Torture has received considerable public attention of late, including debates about whether torture is justified as a "necessary evil" in the war on terror. However, torture, which occurs in 100 countries worldwide, is primarily used by governments to intimidate and to silence opposition. An estimated 5% to 35% of refugees and asylum seekers have endured torture.[1,2,3,4] More than 400,000 torture survivors who fled persecution in their native countries are believed to reside in the United States.[5] Almost 2.4 million refugees from more than 110 countries entered the United States between 1980 and 2006.[6] A far greater number of immigrants to the United States have endured the trauma of war in their home countries, political violence, and traumatic refugee experiences.

BT (Part II)

In New York, BT lives in an apartment with 10 other Africans and works as a street vendor. BT's roommates notice that he is often coughing and suggest that he go to a local hospital. BT repeatedly refuses, fearing that police will be called when they learn that his visa has expired. BT also has a chronic headache, as well as stomach and musculoskeletal pain. He often awakens from nightmares in which he hears other prisoners or his family screaming, and then he is unable to fall back to sleep. He frequently experiences profound sadness, particularly when thinking of his parents and not knowing their fate.

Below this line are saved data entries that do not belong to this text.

$ cat config.mk
export PLATFORM = sky130hd
export DESIGN_NAME = bbf_host
export DESIGN_NICKNAME = d
export VERILOG_FILES = /design/src/shared/bbf_pkg.sv /design/src/logic/bbf_host.sv
export SDC_FILE = /design/constraint.sdc
export NUM_CORES = 1
export LEC_CHECK = 0
export ABC_CLOCK_PERIOD_IN_PS = 5050
export BUFFER_PORTS_ARGS = -buffer_cell sky130_fd_sc_hd__buf_2
export CAP_MARGIN = 25
export CORE_MARGIN = 2
export CORE_UTILIZATION = 50
export DETAILED_ROUTE_END_ITERATION = 7
export GPL_ROUTABILITY_DRIVEN = 1
export PLACE_DENSITY_LB_ADDON = 0.08
export SLEW_MARGIN = 40
export SYNTH_ARGS = -nofsm -noshare
export SYNTH_HDL_FRONTEND = slang
export SYNTH_SLANG_ARGS = --single-unit
$ cat constraint.sdc
create_clock -name clk_sys -period 5.05 [get_ports clk_sys]
set_clock_uncertainty 0.15 [all_clocks]
set_input_delay 1.01 -clock clk_sys [delete_from_list [all_inputs] [get_ports clk_sys]]
set_output_delay 1.01 -clock clk_sys [all_outputs]
set_load 0.005 [all_outputs]
$ cat src/shared/bbf_pkg.sv
// Purpose: constants and types for the boot-block flash host controller
// Assumes: 100 MHz clk_sys, byte-wide parallel flash bus
// Notes: host side; the flash status register map is kept here for reference
package bbf_pkg;
    // ==========================================
    // flash commands
    localparam logic [7:0] CMD_READ_ARRAY = 8'hFF;
    localparam logic [7:0] CMD_PROG_SETUP = 8'h40;
    localparam logic [7:0] CMD_READ_STATUS = 8'h70;
    localparam logic [7:0] CMD_CLEAR_STATUS = 8'h50;
    localparam logic [7:0] CMD_ERASE_SETUP = 8'h20;
    localparam logic [7:0] CMD_CONFIRM = 8'hD0;
    localparam logic [7:0] CMD_SUSPEND = 8'hB0;
    localparam logic [7:0] CMD_READ_SIG = 8'h90;
    // ==========================================
    // flash status register fields and signature addresses
    localparam int SR_READY = 7;
    localparam int SR_SUSPENDED = 6;
    localparam int SR_ERASE_FAIL = 5;
    localparam int SR_PROG_FAIL = 4;
    localparam int SR_SUPPLY_LOW = 3;
    localparam logic [17:0] SIG_MFG_ADDR = 18'h00000;
    localparam logic [17:0] SIG_DEV_ADDR = 18'h00001;
    // ==========================================
    // host register offsets
    localparam logic [3:0] REG_CTRL = 4'h0;
    localparam logic [3:0] REG_ADDR = 4'h1;
    localparam logic [3:0] REG_DATA = 4'h2;
    localparam logic [3:0] REG_STATUS = 4'h3;
    localparam logic [3:0] REG_RDATA = 4'h4;
    localparam logic [3:0] REG_FSR = 4'h5;
    // host operation codes in REG_CTRL[3:0]
    localparam logic [3:0] OP_READ = 4'h0;
    localparam logic [3:0] OP_PROGRAM = 4'h1;
    localparam logic [3:0] OP_ERASE = 4'h2;
    localparam logic [3:0] OP_SUSPEND = 4'h3;
    localparam logic [3:0] OP_RESUME = 4'h4;
    localparam logic [3:0] OP_CLEAR = 4'h5;
    localparam logic [3:0] OP_STATUS = 4'h6;
    localparam logic [3:0] OP_ARRAY = 4'h7;
    localparam logic [3:0] OP_SIG = 4'h8;
    localparam logic [3:0] OP_POWERDOWN = 4'h9;
    localparam logic [3:0] OP_WAKE = 4'hA;
    // ==========================================
    // timing
    localparam int CLK_NS = 10;
    localparam int PULSE_NS = 40;
    localparam int PULSE_CYC = (PULSE_NS + CLK_NS - 1) / CLK_NS;
    localparam int ACCESS_NS = 150;
    localparam int ACCESS_CYC = (ACCESS_NS + CLK_NS - 1) / CLK_NS;
    localparam int WAKE_NS = 480;
    localparam int WAKE_CYC = (WAKE_NS + CLK_NS - 1) / CLK_NS;
    localparam int POLL_LIMIT = 4000;
    // ==========================================
    // types
    typedef struct packed {
        logic [16:0] addr;
        logic chip_sel_n;
        logic out_drive_n;
        logic write_n;
        logic powerdown_unlock_n;
        logic [7:0] dq_out;
        logic dq_oe;
    } bbf_pins_t;
    typedef struct packed {
        logic [3:0] addr;
        logic [31:0] wdata;
        logic wr;
        logic rd;
    } bbf_req_t;
endpackage

$ cat src/logic/bbf_host.sv
// Purpose: host controller driving a boot-block flash over its parallel pins
// Assumes: bus timing met by cycle counts at 100 MHz
// Notes: software issues one operation at a time through REG_CTRL
`timescale 1ns/1ps
module bbf_host
    import bbf_pkg::*;
(
    // clock and reset
    input wire logic clk_sys,
    input wire logic resetn,
    // register port
    input wire bbf_pkg::bbf_req_t req,
    output logic [31:0] rdata,
    // flash pins
    output bbf_pkg::bbf_pins_t pins,
    input wire logic [7:0] dq_in,
    input wire logic supply_high
);
    import bbf_pkg::*;

    typedef enum logic [3:0] {
        ST_IDLE, ST_WSETUP, ST_WLOW, ST_WHIGH, ST_RSETUP, ST_RWAIT, ST_RHIGH,
        ST_POLL, ST_SLEEP, ST_WAKE
    } bbf_state_t;

    bbf_state_t state_reg, state_next;
    logic [16:0] addr_reg;
    logic [7:0] data_reg, rdata_reg, fsr_reg, cmd_reg;
    logic [3:0] op_reg;
    logic [1:0] step_reg;
    logic [9:0] cnt_reg;
    logic [11:0] poll_reg;
    logic busy_reg, err_reg, timeout_reg, pd_reg;
    logic [7:0] dq_s1, dq_s2;
    logic supply_s1, supply_s2;
    logic [31:0] rd_mux;

    // ==========================================
    // decode
    wire ctrl_wr = req.wr && req.addr == REG_CTRL && !busy_reg;
    wire [3:0] new_op = req.wdata[3:0];
    wire two_step = op_reg == OP_PROGRAM || op_reg == OP_ERASE;
    wire polls = op_reg == OP_PROGRAM || op_reg == OP_ERASE || op_reg == OP_RESUME
        || op_reg == OP_SUSPEND;
    wire cnt_done = cnt_reg == 10'h000;
    // refused: supply low or supply-low bit still set
    wire refuse = (new_op == OP_PROGRAM || new_op == OP_ERASE)
        && (!supply_s2 || fsr_reg[SR_SUPPLY_LOW]);
    // bus floats after the access, so judge on the byte latched inside it
    wire poll_ready = fsr_reg[SR_READY];
    wire [7:0] fsr_clean = {dq_s2[7:3], 3'h0};

    function automatic logic [7:0] first_cmd(input logic [3:0] op);
        case (op)
            OP_PROGRAM: first_cmd = CMD_PROG_SETUP;
            OP_ERASE: first_cmd = CMD_ERASE_SETUP;
            OP_SUSPEND: first_cmd = CMD_SUSPEND;
            OP_RESUME: first_cmd = CMD_CONFIRM;
            OP_CLEAR: first_cmd = CMD_CLEAR_STATUS;
            OP_STATUS: first_cmd = CMD_READ_STATUS;
            OP_SIG: first_cmd = CMD_READ_SIG;
            default: first_cmd = CMD_READ_ARRAY;
        endcase
    endfunction

    assign rd_mux = req.addr == REG_CTRL ? {28'h0, op_reg} :
        req.addr == REG_ADDR ? {15'h0, addr_reg} :
        req.addr == REG_DATA ? {24'h0, data_reg} :
        req.addr == REG_STATUS ? {28'h0, pd_reg, timeout_reg, err_reg, busy_reg} :
        req.addr == REG_RDATA ? {24'h0, rdata_reg} :
        req.addr == REG_FSR ? {24'h0, fsr_reg} : 32'h0;

    // ==========================================
    // next state
    always_comb begin
        state_next = state_reg;
        case (state_reg)
            ST_IDLE: begin
                if (ctrl_wr && !refuse) begin
                    if (new_op == OP_READ) state_next = ST_RSETUP;
                    else if (new_op == OP_POWERDOWN) state_next = ST_SLEEP;
                    else if (new_op == OP_WAKE) state_next = ST_WAKE;
                    else if (new_op <= OP_SIG) state_next = ST_WSETUP;
                end
            end
            ST_WSETUP: state_next = ST_WLOW;
            ST_WLOW: if (cnt_done) state_next = ST_WHIGH;
            ST_WHIGH: begin
                if (cnt_done) begin
                    if (two_step && step_reg == 2'h0) state_next = ST_WSETUP;
                    else if (polls) state_next = ST_POLL;
                    else state_next = ST_IDLE;
                end
            end
            ST_RSETUP: state_next = ST_RWAIT;
            ST_RWAIT: if (cnt_done) state_next = ST_RHIGH;
            ST_RHIGH: begin
                if (cnt_done) begin
                    if (op_reg == OP_READ || poll_ready || poll_reg == 12'h000)
                        state_next = ST_IDLE;
                    else state_next = ST_RSETUP;
                end
            end
            ST_POLL: state_next = ST_RSETUP;
            ST_SLEEP: state_next = ST_IDLE;
            ST_WAKE: if (cnt_done) state_next = ST_IDLE;
            default: state_next = ST_IDLE;
        endcase
    end

    // ==========================================
    // registers
    always_ff @(posedge clk_sys or negedge resetn) begin
        if (!resetn) begin
            dq_s1 <= 8'h00;
            dq_s2 <= 8'h00;
            supply_s1 <= 1'b0;
            supply_s2 <= 1'b0;
        end else begin
            dq_s1 <= dq_in;
            dq_s2 <= dq_s1;
            supply_s1 <= supply_high;
            supply_s2 <= supply_s1;
        end
    end

    always_ff @(posedge clk_sys or negedge resetn) begin
        if (!resetn) begin
            state_reg <= ST_IDLE;
            op_reg <= OP_READ;
            step_reg <= 2'h0;
            cnt_reg <= 10'h000;
            poll_reg <= 12'h000;
            addr_reg <= 17'h00000;
            data_reg <= 8'h00;
            cmd_reg <= 8'h00;
            rdata_reg <= 8'h00;
            fsr_reg <= 8'h00;
            busy_reg <= 1'b0;
            err_reg <= 1'b0;
            timeout_reg <= 1'b0;
            pd_reg <= 1'b0;
            rdata <= 32'h0;
        end else begin
            state_reg <= state_next;
            rdata <= req.rd ? rd_mux : 32'h0;
            if (!cnt_done) cnt_reg <= cnt_reg - 10'h001;
            if (req.wr && req.addr == REG_ADDR && !busy_reg) addr_reg <= req.wdata[16:0];
            if (req.wr && req.addr == REG_DATA && !busy_reg) data_reg <= req.wdata[7:0];
            if (ctrl_wr) begin
                op_reg <= new_op;
                err_reg <= refuse;
                timeout_reg <= 1'b0;
                step_reg <= 2'h0;
                poll_reg <= 12'(POLL_LIMIT);
                cmd_reg <= first_cmd(new_op);
                busy_reg <= !refuse && new_op != OP_POWERDOWN;
                if (refuse && !supply_s2) fsr_reg[SR_SUPPLY_LOW] <= 1'b1;
                if (new_op == OP_CLEAR) fsr_reg <= 8'h00;
                if (new_op == OP_WAKE) cnt_reg <= 10'(WAKE_CYC);
            end
            case (state_reg)
                ST_WSETUP: cnt_reg <= 10'(PULSE_CYC);
                ST_WLOW: if (cnt_done) cnt_reg <= 10'(PULSE_CYC);
                ST_WHIGH: if (cnt_done) begin
                    step_reg <= step_reg + 2'h1;
                    // second word: data byte or erase confirm
                    cmd_reg <= op_reg == OP_PROGRAM ? data_reg : CMD_CONFIRM;
                    if (!(two_step && step_reg == 2'h0) && !polls) busy_reg <= 1'b0;
                end
                ST_RSETUP: cnt_reg <= 10'(ACCESS_CYC);
                ST_RWAIT: if (cnt_done) begin
                    cnt_reg <= 10'(PULSE_CYC);
                    if (op_reg == OP_READ) rdata_reg <= dq_s2;
                    else begin
                        fsr_reg <= fsr_clean;
                        poll_reg <= poll_reg - 12'h001;
                    end
                end
                ST_RHIGH: if (cnt_done && state_next == ST_IDLE) begin
                    busy_reg <= 1'b0;
                    timeout_reg <= op_reg != OP_READ && !poll_ready;
                end
                ST_SLEEP: pd_reg <= 1'b1;
                ST_WAKE: begin
                    pd_reg <= 1'b0;
                    if (cnt_done) busy_reg <= 1'b0;
                end
                default: ;
            endcase
        end
    end

    // ==========================================
    // pins
    wire writing = state_reg == ST_WSETUP || state_reg == ST_WLOW || state_reg == ST_WHIGH;
    wire reading = state_reg == ST_RSETUP || state_reg == ST_RWAIT;
    // erase address kept on both words so they hit one block
    assign pins.addr = addr_reg;
    assign pins.chip_sel_n = !(writing || reading);
    assign pins.out_drive_n = !reading;
    assign pins.write_n = state_reg != ST_WLOW;
    assign pins.powerdown_unlock_n = !pd_reg;
    assign pins.dq_out = cmd_reg;
    assign pins.dq_oe = writing;
endmodule

==> flow_metrics.tcl, run 1 <==
set metrics [dict create \
    cp.required_ns 3.89 \
    p_clk_share_pct 35.2 \
    combPwrFrac_pct 23.1 \
    synth_top_area_share_pct 53.8 \
    hpwlAfterDp_um 9070 \
    path_cells "nor4b_1, inv_1, buf_2" \
    clkSlewWorstSetupHoldPaths_ns 0.06 \
    timing.critical_path.arrival_ns 1.96 \
    gp_congestion 0.838 \
    rsz0062_at_grt "no" \
    io_pins 111 \
    yosysUniqueCellTypes 62 \
    slew_viol_final 0 \
    yosys_warnings 0 \
    syn_inst 533 \
    area_delta_synth_final_pct 19.0 \
    setup_ws_ns 1.93 \
    clkLatencyLatePin_ns 0.52 \
    htreeDepth 4 \
    fin_setup_tns_ns 0 \
    largest_reg_flops 25 \
    async_flop_share_pct 100 \
    hold_viol_final 0 \
    wirelength_um 13100 \
    antenna_found_initial 1 \
    post-route-period-util_pct 61.8 \
    slowest_delay_ns 0.64 \
    dpl.cell_count 728 \
    worstPathMaxFanout 17 \
    start_util_pct 51.3 \
    status "finished clean" \
    numPortBuffers 80 \
    crit_path_end_kind "primary output" \
    drv_cap 0 \
    worstSetupStartpointType "register" \
    yosys_register_bits 120 \
    yosys.cell_count.top_type "dfrtp_1" \
    setup_viol 0 \
    cts-root-buf "clkbuf_8" \
    grt_max_degree 50 \
    drive_gt1_share_pct 27.1 \
    cts.sinks 120 \
    synth_area_leaders "dfrtp_1, mux2_2, nand2_1" \
    postCtsSetupBuffers 0 \
    p_leak_nw 3.17 \
    p_int_w 0.00236 \
    cts_resized 0 \
    viasPerCell 5.74 \
    nets 659 \
    synth.cell_area_um2 5580 \
    tightest_slew_ns 0.780 \
    dr.first_iter.drc_count 304 \
    ys_seq_area_share_pct 53.8 \
    post-route-min-period_ns 3.12 \
    synth_commonest_cells "dfrtp_1, nand2_1, nor2_1, mux2_2, a21oi_1" \
    max_freq_ghz 0.321 \
    dieArea_um2 12000 \
    firstDrtPassIters 5 \
    hp-class "reg2reg" \
    coreArea_um2 10900 \
    crit_slowest_cell "nor4b_1" \
    die_x_um 110 \
    grt_pass1_vias 4161 \
    grt-ovfl-total 0 \
    ant_nets 0 \
    pwr-share-seq_pct 41.8 \
    yosys.area.top_type "dfrtp_1" \
    grt_pass1_wl_um 21300 \
    synth_top_flop_cell "dfrtp_1" \
    synth-edff-count 0 \
    netSwitchingFraction_pct 31.5 \
    vias 4364 \
    synth.avg_cell_area_um2 10.5 \
    rows 38 \
    final_cells 760 \
    numCtsBuffers 17 \
    ir_drop_v 0.000287 \
    p_sw_w 0.00109 \
    die_h_um 110 \
    wire_per_inst_um 17.2 \
    place_worst_setup_slack_ns 1.77 \
    powerDensity_nw_per_um2 519 \
    cts_max_path_buffers 2 \
    max_slew_margin_pct 47.8 \
    grtUsageTotal_pct 23.4 \
    path_class "reg2out" \
    drc_errors 0 \
    cts_tree "built" \
    whs_ns 0.195 \
    hold_buffers 0 \
    num_antenna_cells 0 \
]
-- critical path, delay by kind of cell (launching register included) --
| kind | cells | cell delay, ns |
|---|---|---|
| buffers and inverters | 2 | 0.24 |
| and+or+nand+nor | 1 | 0.64 |
| DFF | 1 | 0.57 |
-- area by class of cell --
class | instances | area (um^2)
Clock buffer | 19 | 432
Clock inverter | 13 | 171
Fill cell | 919 | 4250
Inverter | 12 | 45.0
Multi-Input combinational cell | 372 | 2380
Sequential cell | 120 | 3000
Tap cell | 140 | 175
Timing Repair Buffer | 84 | 433
-- cell families after synthesis --
group                    Yosys count  synth area share, %
AND/OR/NAND/NOR                  199                 18.6
flip-flops                       120                 53.8
AO/OA/AOI/OAI                    103                 12.2
buffers and inverters             55                 4.82
multiplexers                      40                 8.03
XOR/XNOR                          12                 1.88
adder cells (fa/ha/maj)            3                0.673
other                              1               0.0672
-- per-stage QoR --
stage	total power, W	util, %	area, um^2
detailed placement	0.00225	55.4	6030
global route	0.00367	61.0	6640
finish	0.00345	61.0	6640
CTS	0.00347	60.9	6630
global placement	0.00221	55.3	6020
floorplan	0.00195	-	5630
-- metal layers --
metal | vias to the layer above | share of wire [%] | global-route usage, % | routed length, um
li1 | 2031 | - | - | -
met1 | 2135 | 45 | 32.5 | 5930
met2 | 176 | 46 | 36.1 | 6040
met3 | 22 | 6.6 | 5.45 | 857
met4 | 0 | 1.7 | 8.68 | 227
met5 | - | 0 | 0 | 0
-- worst paths after layout --
kind | from | to | slack (ns) | cells past startpoint
max | state_reg[0]$_DFF_PN0_ | pins[10] | 1.93 | 3
min | dq_s1[1]$_DFF_PN0_ | dq_s2[1]$_DFF_PN0_ | 0.20 | 0
max reg2reg | cnt_reg[4]$_DFF_PN0_ | poll_reg[6]$_DFF_PN0_ | 2.06 | 5
min reg2reg | dq_s1[1]$_DFF_PN0_ | dq_s2[1]$_DFF_PN0_ | 0.20 | 0
max in group asynchronous | resetn | op_reg[2]$_DFFE_PN0N_ | 3.50 | 2
min in group asynchronous | resetn | step_reg[0]$_DFF_PN0_ | 0.28 | 1
-- power by group through the flow --
stage                     Clock [W]  Combinational, W  Sequential [W]
after CTS                   0.00123          0.000800         0.00144
after global placement            0          0.000773         0.00144
after detailed placement          0          0.000797         0.00145
after global routing        0.00128          0.000911         0.00148
final                       0.00121          0.000795         0.00144
after floorplan                   0          0.000580         0.00137
-- layout by cell type (no fill, tap or decap), types with 15 or more instances in the layout --
master	Yosys	final
a21oi_1	29	29
and3_1	16	16
buf_2	2	79
clkbuf_16	0	16
conb_1	1	15
dfrtp_1	120	120
mux2_2	38	38
nand2_1	56	56
nor2_1	40	40
nor3_1	17	17
o21ai_0	24	24
Note: power is estimated with default switching activity, not from simulation.
==> inputs of run 2 (changes only) <==
Settings changed: ABC_CLOCK_PERIOD_IN_PS 5050 to 3100.
Clock period 5.05 ns to 3.1 ns, I/O delays scaled along.
==> run 2 against run 1 <==
Clock-buffer cell count up 4. Non-clock buffer count rose by 14. Sequential power increased by 61%. Total power up 63%. Combinational power up 75%. Cell area grew 1.4%. Hold slack worse by 0.16 ns. Clock power rose by 58%. Setup slack got worse by 1.5 ns. Sequential cell count stayed put. Register-to-register slack worse by 1.7 ns. Sequential share of layout area is 0.61 points lower. Highest routed layer unchanged.
==> flow_metrics.tcl, run 2 (synthesis results as in run 1) <==
set metrics [dict create \
    status "finished clean" \
    hold_path_startpoint "dq_in[0]" \
    drc_errors 0 \
    post-route-min-period_ns 2.69 \
    clkLatencyLatePin_ns 0.53 \
    final_cell_mix "dfrtp_1, buf_2, nand2_1" \
    hpwlAfterDp_um 9220 \
    drive_gt1_share_pct 28.2 \
    timing.critical_path.arrival_ns 2.96 \
    die_x_um 110 \
    area_delta_synth_final_pct 20.6 \
    largest_reg_flops 25 \
    hp-class "in2reg" \
    tightest_slew_ns 0.756 \
    hold_end "dq_s1[0]$_DFF_PN0_" \
    antenna_found_initial 0 \
    postCtsSetupBuffers 0 \
    cts_tree "built" \
    timing.critical_path.buf_inv 0 \
    grt-ovfl-total 0 \
    cts_resized 0 \
    final_common_cell "dfrtp_1" \
    r2r_setup_slack_ns 0.41 \
    r2r_end "poll_reg[2]$_DFF_PN0_" \
    slew_viol_final 0 \
    wirelength_um 13100 \
    r2r-start "state_reg[1]$_DFF_PN0_" \
    grt_max_degree 61 \
    ant_nets 0 \
    powerDensity_nw_per_um2 834 \
    hold_viol_final 0 \
    worstSetupStartpointType "register" \
    path_cells "nor4bb_1, nand4_1, o21ai_0, o21ai_0, a21o_2" \
    viasPerCell 5.55 \
    post-route-period-util_pct 86.8 \
    multi_input_area_um2 2370 \
    nFillCells 915 \
    vias 4295 \
    path_delay_family "simple AND/OR/NAND/NOR gates" \
    numPortBuffers 80 \
    drv_cap 0 \
    grt_pass1_wl_um 20900 \
    wire_per_inst_um 16.9 \
    worstPathMaxFanout 15 \
    crit_slowest_cell "nor4bb_1" \
    dieArea_um2 12000 \
    cts_max_path_buffers 2 \
    max_slew_margin_pct 48.9 \
    crit_path_end_kind "register" \
    cp.required_ns 3.37 \
    die_h_um 110 \
    coreArea_um2 10900 \
    path_class "reg2reg" \
    cpMostUsedCell "o21ai_0" \
    nets 673 \
    gp_congestion 0.828 \
    grtUsageTotal_pct 23.5 \
    rows 38 \
    rsz0062_at_grt "no" \
    htreeDepth 4 \
    dr.first_iter.drc_count 309 \
    clkSlewWorstSetupHoldPaths_ns 0.06 \
    p_leak_nw 3.25 \
    ir_drop_v 0.000600 \
    hold_buffers 0 \
    slowest_delay_ns 0.74 \
    setup_viol 0 \
    reg2reg_depth 5 \
    grt_pass1_vias 4002 \
    start_util_pct 51.3 \
    hold_depth 1 \
    numCtsBuffers 17 \
    fin_setup_tns_ns 0 \
    final_core_util_pct 61.8 \
    cts.sinks 120 \
    firstDrtPassIters 5 \
    seq_area_um2 3000 \
    max_freq_ghz 0.372 \
    io_pins 111 \
    cts-root-buf "clkbuf_8" \
    num_antenna_cells 0 \
]
run 2: changes by cell type in the layout (fill, tap and decap cells not counted), moves of 2 or more:
cell,before,now
buf_4,5,16
clkinv_4,5,0
clkinv_2,1,7
inv_6,2,0
clkbuf_8,2,6
clkinvlp_4,2,0
run 2: routing by layer:
metal / part of all wire (%) / global-route usage (%) / up-vias
met5: 0 / 0 / -
met4: 1.4 / 8.50 / 0
met3: 7.7 / 6.76 / 15
met2: 46 / 34.0 / 148
met1: 45 / 33.7 / 2071
li1: - / - / 2061
run 2: stage by stage:
stage | instances | area (um^2) | total power, W | hold WS (ns) | setup WS [ns]
final | 774 | 6730 | 0.00562 | 0.0391 | 0.410
after global routing | 774 | 6730 | 0.00596 | 0.0226 | 0.125
after CTS | 773 | 6720 | 0.00565 | 0.0179 | 0.418
after detailed placement | 741 | 6130 | 0.00373 | 0.185 | 0.459
after global placement | 741 | 6130 | 0.00366 | 0.183 | 0.535
after floorplan | 547 | 5630 | 0.00317 | 0.174 | 0.648
run 2: final cells by class:
class / count / share of cell area, %
clock inverters: 9 / 1.41
flip-flops and latches: 120 / 44.6
repair buffers: 98 / 8.27
clock buffers: 23 / 7.23
multi-input cells: 372 / 35.2
well taps: 140 / 2.60
inverters: 12 / 0.669
run 2: where the power goes:
part / internal [W] / total, W / switching (W) / leakage [nW]
registers: 0.00196 / 0.00232 / 0.000361 / 1.49
clock network: 0.00124 / 0.00191 / 0.000668 / 0.297
logic: 0.000683 / 0.00139 / 0.000704 / 1.47
run 2: worst register-to-register path, delay by kind of cell, from the launching register on:
family | cells | cell delay (ns)
simple gates | 2 | 0.96
compound gates | 3 | 0.93
flops | 1 | 0.55
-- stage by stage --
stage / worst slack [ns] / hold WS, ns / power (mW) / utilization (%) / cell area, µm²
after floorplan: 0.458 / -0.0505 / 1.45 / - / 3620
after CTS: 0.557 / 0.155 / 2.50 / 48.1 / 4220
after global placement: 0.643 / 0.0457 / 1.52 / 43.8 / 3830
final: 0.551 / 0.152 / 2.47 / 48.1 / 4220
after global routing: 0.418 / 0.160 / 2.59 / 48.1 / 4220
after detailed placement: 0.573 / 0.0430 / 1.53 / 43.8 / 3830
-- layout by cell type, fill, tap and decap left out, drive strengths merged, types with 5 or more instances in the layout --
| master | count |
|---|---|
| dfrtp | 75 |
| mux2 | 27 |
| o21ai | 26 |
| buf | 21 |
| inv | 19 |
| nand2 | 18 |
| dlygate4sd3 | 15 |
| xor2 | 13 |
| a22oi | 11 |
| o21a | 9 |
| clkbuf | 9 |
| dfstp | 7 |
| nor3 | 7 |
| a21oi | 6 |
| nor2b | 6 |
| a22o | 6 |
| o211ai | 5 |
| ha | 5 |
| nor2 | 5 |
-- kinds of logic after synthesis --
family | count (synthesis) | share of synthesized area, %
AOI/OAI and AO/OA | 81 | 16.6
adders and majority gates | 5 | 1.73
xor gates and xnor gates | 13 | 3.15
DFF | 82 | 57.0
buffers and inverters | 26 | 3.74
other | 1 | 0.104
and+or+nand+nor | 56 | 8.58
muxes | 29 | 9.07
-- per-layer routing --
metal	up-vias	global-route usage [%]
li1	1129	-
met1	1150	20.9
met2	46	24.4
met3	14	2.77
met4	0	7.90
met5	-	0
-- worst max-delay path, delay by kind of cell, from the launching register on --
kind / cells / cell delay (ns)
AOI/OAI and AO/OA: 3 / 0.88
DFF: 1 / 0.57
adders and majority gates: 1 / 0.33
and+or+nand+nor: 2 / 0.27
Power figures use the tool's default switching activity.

Whether they realize it or not, many US healthcare professionals come into contact with immigrants, such as BT, who have endured torture and other traumatic experiences.[7,8,9,10] Although much of my time is spent directing a specialized program that cares for survivors of torture and refugee trauma -- the Bellevue/NYU Program for Survivors of Torture -- my work as an attending physician in the Bellevue Hospital Primary Care Clinic, in New York, NY, reminds me that such individuals may be sitting unidentified in our waiting rooms. If we don't ask, we will never find out this important information. The prevalence of torture survivors in primary care settings ranges from 7% to 11%.[8,9,10] One study conducted in clinics serving Latino patients found that 54% of those surveyed reported suffering some form of political violence in addition to torture in their countries of origin.[9] It is unlikely that individuals from war-torn countries, such as Iraq, the former Yugoslavia, or the Sudan, have not witnessed or experienced horrific events that could potentially affect their health.

Torture and other traumas suffered prior to arriving in the United States can have devastating health consequences on the physical, mental, and social well-being of immigrants. Fortunately, symptom relief and appropriate social and legal supports enable such individuals to recover the health and independence needed to rebuild satisfying, productive lives.

The Health Consequences of Torture and Refugee Trauma

When refugees and other torture victims flee, they leave behind their families, friends, homes, and professions -- in short, their entire lives. In some countries, people are persecuted for peaceful political or social activities, their ethnicity, religion, or their sexual orientation. Torture victims, such as BT, are often subjected to multiple forms of abuse, including beatings, mock executions, and imprisonment, under inhuman conditions.[10,11,12,13,14,15,16,17] Refugees who were violently forced from their homes may have escaped under harrowing circumstances. Many have faced not only extreme hardships, such as deprivation of food, shelter, and safety, but also the unsanitary and unsafe conditions in refugee camps. Those who make it to the United States face significant economic and social hardships, including unemployment or underemployment, loss of social status and connections, and language barriers.

The health consequences of BT's experiences are immense. His physical symptoms may be related to the abuse and poor conditions of his detention. Alternatively, these physical symptoms could be primarily somatic. BT suffers from severe psychological symptoms of depression and posttraumatic stress disorder (PTSD). He is worried about the safety and fate of his family and friends. He speaks almost no English, and despite being well educated, he works as a street vendor. "I feel like a ghost," he tells a roommate.